Answer: FACTERA was developed and optimized using targeted sequencing data aligned by bwa aln, and we currently recommend that users employ bwa aln for best performance. While FACTERA can be applied to data mapped by bwa mem, users should be aware of the following considerations when interpreting results. The most notable difference between bwa aln and mem with respect to fusion detection is the use of hard clipping in addition to soft clipping by bwa mem. Absent from bwa aln, hard clipping enables bwa mem to improve the mapping rate by realigning (rather than truncating) sufficiently long read segments in chimeric sequences. In contrast, bwa aln will truncate such reads without realignment (soft-clipping), and FACTERA leverages soft clipped, but not hard clipped, reads for breakpoint detection. Hard clipped reads will be supported in a future release of FACTERA, and we will notify registered users when this version is available.
2.According to the paper, FACTERA has high specificity. Why does FACTERA report some fusions that appear to be false positives?
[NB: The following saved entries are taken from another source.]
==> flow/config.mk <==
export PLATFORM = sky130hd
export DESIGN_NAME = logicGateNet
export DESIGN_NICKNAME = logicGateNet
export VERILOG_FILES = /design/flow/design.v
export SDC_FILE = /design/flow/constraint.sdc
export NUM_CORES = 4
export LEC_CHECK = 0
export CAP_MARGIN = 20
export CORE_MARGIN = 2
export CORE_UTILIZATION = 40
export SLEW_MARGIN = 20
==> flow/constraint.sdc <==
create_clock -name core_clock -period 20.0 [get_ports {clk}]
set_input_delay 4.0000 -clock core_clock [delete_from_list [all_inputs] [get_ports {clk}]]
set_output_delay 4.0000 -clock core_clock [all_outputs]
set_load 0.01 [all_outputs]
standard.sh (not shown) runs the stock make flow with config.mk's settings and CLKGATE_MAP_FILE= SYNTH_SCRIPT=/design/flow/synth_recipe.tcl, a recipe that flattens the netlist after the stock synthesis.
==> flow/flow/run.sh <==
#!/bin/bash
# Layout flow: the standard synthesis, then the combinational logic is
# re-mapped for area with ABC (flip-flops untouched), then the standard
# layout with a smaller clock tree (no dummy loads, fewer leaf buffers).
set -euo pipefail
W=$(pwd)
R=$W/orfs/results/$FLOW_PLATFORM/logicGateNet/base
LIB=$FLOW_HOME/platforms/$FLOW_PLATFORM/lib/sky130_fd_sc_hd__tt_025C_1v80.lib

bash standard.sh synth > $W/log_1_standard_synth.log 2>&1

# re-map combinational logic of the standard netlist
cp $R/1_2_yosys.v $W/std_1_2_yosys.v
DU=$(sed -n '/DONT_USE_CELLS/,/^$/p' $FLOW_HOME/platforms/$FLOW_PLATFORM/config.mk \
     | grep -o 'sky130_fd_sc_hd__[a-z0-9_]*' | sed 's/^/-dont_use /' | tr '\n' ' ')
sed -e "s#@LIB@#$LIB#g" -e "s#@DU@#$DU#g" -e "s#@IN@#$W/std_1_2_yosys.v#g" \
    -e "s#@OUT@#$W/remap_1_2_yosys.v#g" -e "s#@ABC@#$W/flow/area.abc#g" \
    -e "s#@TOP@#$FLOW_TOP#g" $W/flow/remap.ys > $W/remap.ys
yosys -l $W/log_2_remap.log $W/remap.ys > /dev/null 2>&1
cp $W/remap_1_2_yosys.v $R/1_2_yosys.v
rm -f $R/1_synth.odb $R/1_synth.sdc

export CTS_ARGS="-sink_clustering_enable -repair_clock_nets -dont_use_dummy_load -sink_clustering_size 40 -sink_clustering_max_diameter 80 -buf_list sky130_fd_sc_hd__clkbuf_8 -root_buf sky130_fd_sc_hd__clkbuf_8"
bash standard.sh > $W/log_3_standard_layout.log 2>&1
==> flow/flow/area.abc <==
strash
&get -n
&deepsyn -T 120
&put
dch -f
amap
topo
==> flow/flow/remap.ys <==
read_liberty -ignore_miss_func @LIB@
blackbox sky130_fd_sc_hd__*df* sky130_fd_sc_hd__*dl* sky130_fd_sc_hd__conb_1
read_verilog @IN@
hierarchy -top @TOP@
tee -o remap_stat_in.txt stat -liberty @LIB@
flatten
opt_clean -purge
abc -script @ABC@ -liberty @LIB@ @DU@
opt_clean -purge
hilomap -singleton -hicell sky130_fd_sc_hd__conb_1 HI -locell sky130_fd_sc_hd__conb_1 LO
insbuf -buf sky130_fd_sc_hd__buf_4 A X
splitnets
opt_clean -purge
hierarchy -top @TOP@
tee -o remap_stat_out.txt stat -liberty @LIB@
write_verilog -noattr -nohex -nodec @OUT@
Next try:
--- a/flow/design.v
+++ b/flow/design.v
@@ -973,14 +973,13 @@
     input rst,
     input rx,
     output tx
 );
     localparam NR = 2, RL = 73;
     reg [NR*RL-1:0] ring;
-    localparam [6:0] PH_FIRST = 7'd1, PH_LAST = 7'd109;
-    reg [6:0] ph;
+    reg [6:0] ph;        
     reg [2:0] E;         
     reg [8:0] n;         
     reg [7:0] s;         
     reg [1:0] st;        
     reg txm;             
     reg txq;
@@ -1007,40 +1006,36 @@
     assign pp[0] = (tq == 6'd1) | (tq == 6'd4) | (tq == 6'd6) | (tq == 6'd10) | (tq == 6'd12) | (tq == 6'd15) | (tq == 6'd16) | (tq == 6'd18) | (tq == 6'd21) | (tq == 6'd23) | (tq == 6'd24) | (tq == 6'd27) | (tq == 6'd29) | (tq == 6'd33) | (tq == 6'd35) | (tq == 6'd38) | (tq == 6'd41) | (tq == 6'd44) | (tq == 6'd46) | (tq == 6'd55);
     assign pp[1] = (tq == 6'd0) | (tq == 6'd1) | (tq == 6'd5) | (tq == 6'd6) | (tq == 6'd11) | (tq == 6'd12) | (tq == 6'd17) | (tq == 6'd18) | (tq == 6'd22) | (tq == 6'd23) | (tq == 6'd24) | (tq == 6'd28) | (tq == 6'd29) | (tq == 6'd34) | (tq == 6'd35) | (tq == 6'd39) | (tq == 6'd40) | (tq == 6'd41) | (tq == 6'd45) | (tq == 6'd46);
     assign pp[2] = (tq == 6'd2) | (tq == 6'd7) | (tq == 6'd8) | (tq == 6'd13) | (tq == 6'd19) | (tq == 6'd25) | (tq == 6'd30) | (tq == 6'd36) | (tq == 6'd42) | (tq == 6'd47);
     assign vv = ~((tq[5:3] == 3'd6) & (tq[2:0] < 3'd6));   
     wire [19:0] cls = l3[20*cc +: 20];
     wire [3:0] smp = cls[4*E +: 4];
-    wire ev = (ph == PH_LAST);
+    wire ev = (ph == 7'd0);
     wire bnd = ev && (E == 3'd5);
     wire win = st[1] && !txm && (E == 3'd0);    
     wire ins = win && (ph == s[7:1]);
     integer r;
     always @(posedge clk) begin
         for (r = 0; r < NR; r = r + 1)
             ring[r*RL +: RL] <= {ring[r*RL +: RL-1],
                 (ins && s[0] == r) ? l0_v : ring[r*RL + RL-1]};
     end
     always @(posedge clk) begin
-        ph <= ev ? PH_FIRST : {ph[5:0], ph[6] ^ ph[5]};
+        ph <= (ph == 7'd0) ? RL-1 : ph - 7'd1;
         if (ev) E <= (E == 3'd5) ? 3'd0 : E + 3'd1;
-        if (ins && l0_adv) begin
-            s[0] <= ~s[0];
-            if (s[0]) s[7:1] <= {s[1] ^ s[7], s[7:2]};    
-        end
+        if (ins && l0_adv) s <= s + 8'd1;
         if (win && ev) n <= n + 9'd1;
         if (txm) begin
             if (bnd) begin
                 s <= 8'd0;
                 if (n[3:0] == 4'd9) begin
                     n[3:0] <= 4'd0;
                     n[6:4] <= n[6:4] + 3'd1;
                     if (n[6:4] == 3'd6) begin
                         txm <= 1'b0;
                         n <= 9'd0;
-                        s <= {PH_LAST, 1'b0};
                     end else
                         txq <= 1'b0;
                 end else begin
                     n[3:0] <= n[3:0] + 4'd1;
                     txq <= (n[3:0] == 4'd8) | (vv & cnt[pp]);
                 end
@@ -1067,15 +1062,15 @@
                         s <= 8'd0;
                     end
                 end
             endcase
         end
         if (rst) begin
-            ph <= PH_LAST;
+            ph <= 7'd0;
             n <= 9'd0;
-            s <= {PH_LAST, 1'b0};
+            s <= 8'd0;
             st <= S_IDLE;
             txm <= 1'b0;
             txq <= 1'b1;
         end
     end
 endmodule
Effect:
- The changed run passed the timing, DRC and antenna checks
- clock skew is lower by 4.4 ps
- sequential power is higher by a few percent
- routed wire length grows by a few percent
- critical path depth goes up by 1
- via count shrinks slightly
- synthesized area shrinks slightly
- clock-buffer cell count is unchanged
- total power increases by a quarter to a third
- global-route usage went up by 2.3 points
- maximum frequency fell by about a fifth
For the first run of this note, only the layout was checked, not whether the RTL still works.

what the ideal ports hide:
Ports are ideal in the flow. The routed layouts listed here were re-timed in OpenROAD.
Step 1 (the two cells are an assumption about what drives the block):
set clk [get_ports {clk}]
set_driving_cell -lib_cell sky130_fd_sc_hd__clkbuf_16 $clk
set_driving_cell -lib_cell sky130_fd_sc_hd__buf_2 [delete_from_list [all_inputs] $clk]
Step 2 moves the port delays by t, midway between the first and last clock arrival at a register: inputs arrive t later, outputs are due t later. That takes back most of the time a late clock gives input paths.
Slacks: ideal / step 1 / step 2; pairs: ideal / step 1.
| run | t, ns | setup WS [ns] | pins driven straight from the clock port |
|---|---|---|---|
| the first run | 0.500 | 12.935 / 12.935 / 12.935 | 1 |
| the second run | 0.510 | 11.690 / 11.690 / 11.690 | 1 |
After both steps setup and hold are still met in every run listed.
Context: an optimization exercise on an open-source flow, tuned for small area and a short achievable clock period. The choices shown serve that exercise and are no tape-out recipe.
Where RTL was checked, it was by simulation tests only, not by an equivalence proof against the original.
Function not checked in runs 5 to 7: the RTL went through the layout flow alone.
No activity file was given, so power comes from the tool's default toggle rates.

==> design.v <==
module L1_cache #(
    parameter CTID = 0) 
    (
    input logic clock,        
    input logic reset,      
    input logic [31:0] PCF,                  
    input logic [31:0] addr_rst,             
    input logic [1:0] tid_fetch,             
    input logic [31:0] br_target,            
    input logic [1:0] tid_br,                
    input logic [31:0] l2addr,               
    input logic [1:0] l2_tid,                
    input logic [127:0] l2_line,             
    input logic l2_valid_rsp,                
    output logic br_req,                     
    output logic req_spec,                   
    output logic req_refill,                 
    output logic [31:0] instr                
    );
    localparam integer WIDTH = 32;
    localparam integer block_size = 4;
    localparam logic [31:0] bubble = 32'b0;
    logic active;                     
    logic [31:0] i_addr, instr_required;     
    logic [127:0] cache_line;         
    logic cache_update_valid;
    logic   br_valid;
    logic [31:0] tag_bit;             
    logic [1:0] icount;           
    logic [127:0] l1_block_memory;    
    assign cache_update_valid   = l2_valid_rsp && (l2_tid == CTID);
    assign br_valid             = (tid_br == CTID);
    function automatic [1:0] offset_selector(input [3:0] sel);
        reg [1:0] instr_sl;
            case(sel)
                4'b0000: instr_sl = 0;
                4'b0100: instr_sl = 1;
                4'b1000: instr_sl = 2;
                4'b1100: instr_sl = 3;
					default: instr_sl = 0;
            endcase
        offset_selector = instr_sl;
    endfunction
    localparam read = 1'b1;
    localparam update = 1'b0;
    always_comb begin : cache_buffer
        l1_block_memory       = cache_update_valid ? l2_line : cache_line;
        i_addr                = active ? PCF : br_valid ? br_target : 32'b0;
        icount                = offset_selector(i_addr[3:0]);
        instr_required        = l1_block_memory[icount * WIDTH +: WIDTH];
        br_req     = 1'b0;
        instr      = 32'b0;
        req_spec   = 1'b0;
        req_refill = 1'b0;
        case(active)
            read: begin
                br_req = 1'b0;
                if (i_addr[31:4]==tag_bit[31:4]) begin
                    instr = instr_required;
                    req_spec = (icount == 3);
                    req_refill = 1'b0;
                end
                else begin
                    instr = bubble;
                    req_spec = 1'b0;
                    req_refill = 1'b1;        
                end
            end 
            default: begin
                instr = bubble;
                req_spec = 1'b0;
                req_refill = 1'b0;
                if (i_addr[31:4]==tag_bit[31:4]) begin
                    br_req = 1'b0;        
                end
                else begin
                    br_req = br_valid;    
                end
            end
        endcase
    end
    always_ff @(posedge clock ) begin 
	if (reset)  {tag_bit, cache_line} <= 160'h0;
        else if(cache_update_valid) {tag_bit, cache_line} <= {l2addr, l2_line};
        else                        {tag_bit, cache_line} <= {tag_bit, cache_line};
        if (tid_fetch == CTID) active <= read;
        else                   active <= update;
    end
endmodule
Background: an optimization exercise with open tools, aiming at small area, a short achievable clock period and few clock cycles. Do not read the settings as production practice. Where RTL was checked, it was by simulation tests only, not by an equivalence proof against the original. Power is estimated from default activity; no workload was simulated.

## SME
module SME(clk,reset,chardata,isstring,ispattern,valid,match,match_index);
Settings: LEC_CHECK=0, CAP_MARGIN=20, CORE_MARGIN=2, CORE_UTILIZATION=60, SETUP_SLACK_MARGIN=3.0, SLEW_MARGIN=20; clock period 6.0 ns.
run.sh (not shown) runs the stock make flow with config.mk's settings and CLKGATE_MAP_FILE= SYNTH_SCRIPT=/design/flow/synth_recipe.tcl, a recipe that flattens the netlist after the stock synthesis.
The starting point completed without violations.
Then changed:
- ABC_CLOCK_PERIOD_IN_PS: not set -> 2500
- CORE_UTILIZATION: 60 -> 40
- SETUP_SLACK_MARGIN: 3.0 -> 3.5
Hold slack degrades by 0.0031 ns. Clock power grows by about 4%. Sequential cell count does not change. Setup slack gets better by 0.041 ns. Power increases by 14%. Synthesized area does not change. Via count is higher by 6.0%. Routed wire length came out higher by 12%.
Then changed:
- ABC_CLOCK_PERIOD_IN_PS: 2500 -> not set
The new run ran to the end with no violations; area after synthesis is unchanged; cell count stays the same; cell area does not change; wire length stays the same; count of clock-buffer cells in the layout stays the same; global-route usage is unchanged; power is unchanged; first-iteration DRC count stays the same; die area does not change; via count is unchanged; non-clock buffer count does not change.
No run of this note included a check of the RTL's function; only the layout flow was run.


The RTL this note starts from:
==> flow/design.v <==
module SME(clk,reset,chardata,isstring,ispattern,valid,match,match_index);
input clk;
input reset;
input [7:0] chardata;
input isstring;
input ispattern;
output match;
output [4:0] match_index;
output valid;
integer i;
reg [7:0] S [0:31];      
reg [7:0] pstn [2:7];    
reg [4:0] off;           
reg [4:0] wp;            
reg       str_ff;        
reg       pat_ff;        
reg [3:0] jcnt;          
reg       rep;           
reg       rend;          
reg       valid_r;
reg       caret;         
reg       stopped;       
reg [31:0] c;            
reg [4:0] b;             
reg [7:0] rb;            
reg       match_r;
reg [4:0] idx_r;
assign valid = valid_r;
assign match = match_r;
assign match_index = idx_r;
function [6:0] pe8;
    input [7:0] v;
    input [23:0] pl;
    reg [7:0] a;
    reg [5:0] q [0:7];       
    integer n, k;
    begin
        a = v;
        for (k = 0; k < 8; k = k + 1) q[k] = {3'd0, pl[3*k +: 3]};
        for (n = 0; n < 3; n = n + 1) begin
            for (k = 0; k < 8; k = k + 1) begin
                if (k % (2 << n) == 0) begin
                    if (!a[k]) q[k] = q[k + (1 << n)];
                    q[k][3 + n] = ~a[k];
                    a[k] = a[k] | a[k + (1 << n)];
                end
            end
        end
        pe8 = {a[0], q[0]};
    end
endfunction
function [3:0] pe4;
    input [3:0] v;
    input [3:0] pb;
    begin
        pe4[3]   = |v;
        pe4[2:1] = v[0] ? 2'd0 : v[1] ? 2'd1 : v[2] ? 2'd2 : 2'd3;
        pe4[0]   = v[0] ? pb[0] : v[1] ? pb[1] : v[2] ? pb[2] : pb[3];
    end
endfunction
function [4:0] add5;
    input [4:0] a, b;
    reg cy;
    integer n;
    begin
        cy = 1'b0;
        for (n = 0; n < 5; n = n + 1) begin
            add5[n] = cy ? ~(a[n] ^ b[n]) : (a[n] ^ b[n]);
            cy = (a[n] ^ b[n]) ? cy : a[n];
        end
    end
endfunction
function [31:0] thermo;
    input [4:0] a;
    reg le;
    integer n, k;
    begin
        for (k = 0; k < 32; k = k + 1) begin
            le = 1'b1;                       
            for (n = 0; n < 5; n = n + 1)
                le = (a[n] == k[n]) ? le : k[n];
            thermo[k] = le;
        end
    end
endfunction
wire       pv   = ispattern | rep;
reg  [7:0] rnext;                
always @(*) begin
    case (jcnt[2:0])
        3'd1: rnext = ~pstn[2];
        3'd2: rnext = ~pstn[3];
        3'd3: rnext = ~pstn[4];
        3'd4: rnext = ~pstn[5];
        3'd5: rnext = ~pstn[6];
        3'd6: rnext = ~pstn[7];
        default: rnext = 8'h00;
    endcase
end
wire [7:0] src   = rep ? rb : chardata;
wire       first = (jcnt == 4'd0);
wire       isC   = rep ? (rb == 8'h5E) : (chardata == 8'h5E);
wire       zero  = rep ? (rb == 8'h00) : (chardata == 8'h00);
wire       stopc = zero & (~caret | (jcnt != 4'd1));
wire       skip  = first ? isC : (stopped | stopc);
reg [31:0] eq;
always @(*) begin
    for (i = 0; i < 32; i = i + 1) eq[i] = (S[i] == src);
end
wire [31:0] x = (first ? 32'hFFFFFFFF : c) & (eq | {32{skip}});
wire term   = pat_ff & ~ispattern;
wire repgo  = term & caret & (jcnt == 4'd1);
wire endc   = (term & ~repgo) | rend;
wire noterm = ~caret & ~stopped & jcnt[3];
wire [31:0] pr = c & {c[0], c[31:1]};
wire [3:0]  ml = {1'b1, b[1:0] != 2'd3, ~b[1], b[1:0] == 2'd0};   
reg  [7:0]  anyU, anyA;
reg  [23:0] plU, plA;
reg  [3:0]  gu, gm;
always @(*) begin
    for (i = 0; i < 8; i = i + 1) begin
        gu = pe4(c[4*i +: 4], pr[4*i +: 4]);
        gm = pe4(c[4*i +: 4] & ml, pr[4*i +: 4]);
        anyU[i] = gu[3];
        plU[3*i +: 3] = gu[2:0];
        anyA[i] = (i > b[4:2]) ? gu[3] : (i == b[4:2]) ? gm[3] : 1'b0;
        plA[3*i +: 3] = (i == b[4:2]) ? gm[2:0] : gu[2:0];
    end
end
wire [6:0] pa = pe8(anyA, plA);
wire [6:0] pc = pe8(anyU, plU);
wire [4:0] ks  = pa[6] ? {pa[5:3], pa[2:1]} : {pc[5:3], pc[2:1]};   
wire       nxt = pa[6] ? pa[0] : pc[0];
wire found = pc[6] & ~noterm;
reg       end2;          
reg       nxt_r;
reg [4:0] ks_r;
reg  [4:0] d_r;
wire [4:0] idx  = add5(ks_r, 5'd2 - b);  
wire [4:0] offn = add5(ks_r, d_r);      
wire [4:0] slot = str_ff ? wp : off;
always @(posedge clk or posedge reset) begin
    if (reset) begin
        for (i = 0; i < 32; i = i + 1) S[i] <= 8'h00;
    end else if (isstring) begin
        for (i = 0; i < 32; i = i + 1) if (slot == i) S[i] <= chardata;
    end
end
always @(posedge clk or posedge reset) begin
    if (reset) begin
        for (i = 2; i < 8; i = i + 1) pstn[i] <= 8'h00;
    end else begin
        for (i = 2; i < 8; i = i + 1)
            if ((ispattern | term) && jcnt == i) pstn[i] <= ispattern ? ~chardata : 8'hFF;
    end
end
always @(posedge clk or posedge reset) begin
    if (reset) begin
        off <= 5'd0;
        wp <= 5'd0;
        str_ff <= 1'b0;
        pat_ff <= 1'b0;
        jcnt <= 4'd0;
        rep <= 1'b0;
        rend <= 1'b0;
        valid_r <= 1'b0;
        end2 <= 1'b0;
    end else begin
        str_ff <= isstring;
        pat_ff <= ispattern;
        if (end2) off <= offn;
        wp <= slot + 5'd1;
        if (pv) jcnt <= jcnt + 4'd1;
        else if (repgo) jcnt <= 4'd1;
        else jcnt <= 4'd0;
        rep <= repgo | (rep & (jcnt != 4'd7));
        rend <= rep & (jcnt == 4'd7);
        end2 <= endc & found;
        valid_r <= (endc & ~found) | end2;    
    end
end
always @(posedge clk) begin
    if (pv) begin
        if (first) begin
            caret <= isC;
            stopped <= 1'b0;
        end else if (stopc) stopped <= 1'b1;
    end
    rb <= rep ? rnext : 8'h00;
    nxt_r <= nxt;
    ks_r <= ks;
    d_r <= off - b + 5'd1;
    match_r <= end2 & nxt_r;
    idx_r <= end2 ? idx : 5'd1;
end
always @(posedge clk or posedge reset) begin
    if (reset) begin
        c <= 32'd0;
        b <= 5'd0;
    end else if (pv) begin
        c <= {x[30:0], x[31]};
        b <= first ? (isC ? off : off + 5'd1) : b + 5'd1;
    end
end
endmodule
clock: 6.0 ns
lec_check: 0
abc_area: 1
cap_margin: 20
core_margin: 2
core_utilization: 60
cts_buf_list: sky130_fd_sc_hd__clkbuf_8 sky130_fd_sc_hd__clkbuf_16
cts_cluster_diameter: 60
cts_cluster_size: 20
setup_slack_margin: 4.0
slew_margin: 20
Testbench counts at the start, summed over its fixed seeds: cycles 3,283.
Rerun with:
- SETUP_SLACK_MARGIN: 4.0 -> 3.8
Result: Synthesized cell count does not change; total power goes down by roughly a tenth; sequential cell count does not change; sequential share of layout area goes up by 3.4 points; final cell count goes down by a few percent; global-route usage goes down by 2.7 points; sequential power goes down slightly; worst setup slack gets better by 0.035 ns.

re-timing with driven ports:
How much do the figures lean on ideal ports? The routed layouts below were timed once more, with nothing changed but the port constraints. Step 1, drivers: a clkbuf_16 drives clk and a buf_2 each remaining input, both assumed. Step 2 also shifts input and output timing later by t, the mid clock arrival at the registers, as if the neighbouring blocks saw the same clock. Three values: ideal, step 1, step 2; two values: the first two.
run | shift t [ns] | slack for setup (ns) | pins driven straight from the clock port
the first run of note 1 | 0.639 | 2.420 / 2.420 / 2.420 | 1
the second run of note 1 | 0.649 | 2.462 / 2.462 / 2.462 | 1
the third run of note 1 | 0.649 | 2.462 / 2.462 / 2.462 | 1
the first run of note 2 | 0.599 | 3.644 / 3.676 / 3.078 | 1
the second run of note 2 | 0.663 | 3.679 / 3.623 / 3.073 | 1
After both steps every run listed still meets setup and hold. The setup slack of the second run of note 2, which loses most, moves by -0.056 ns with the drivers and by -0.606 ns with both steps.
Answer: False positive calls may arise from mapping artifacts (due to repeat sequences), PCR template switching, and other sequencing errors, and are increasingly difficult to avoid as the sequencing space grows in size and complexity. While we have implemented a variety of post-processing algorithms to reduce the false positive rate compared to previous methods (paper), the elimination of all fusions with repetitive content would risk discarding genuine events. We therefore recommend that users inspect the FACTERA output for possible false positives by using BLAT and the UCSC human genome browser. This is particularly important when using FACTERA to analyze exome or genome-scale datasets. In cases where paired normal datasets are available, we recommend leveraging this information to reduce the FPR. Finally, we would welcome suggestions from users on how to best discriminate real fusions in repeat regions from sequencing artifacts. Please send us your feedback/suggestions along with fusion results that you suspect are not real. This will help us to compile a blacklist of poorly behaving genomic regions that might be useful as a post-processing filter.
Reference
Aaron M. Newman, Scott V. Bratman, Henning Stehr, Luke J. Lee, Chih Long Liu, Maximilian Diehn* and Ash A. Alizadeh* (2014) FACTERA: a practical method for the discovery of genomic rearrangements at breakpoint resolution, Bioinformatics DOI: 10.1093/bioinformatics/btu549.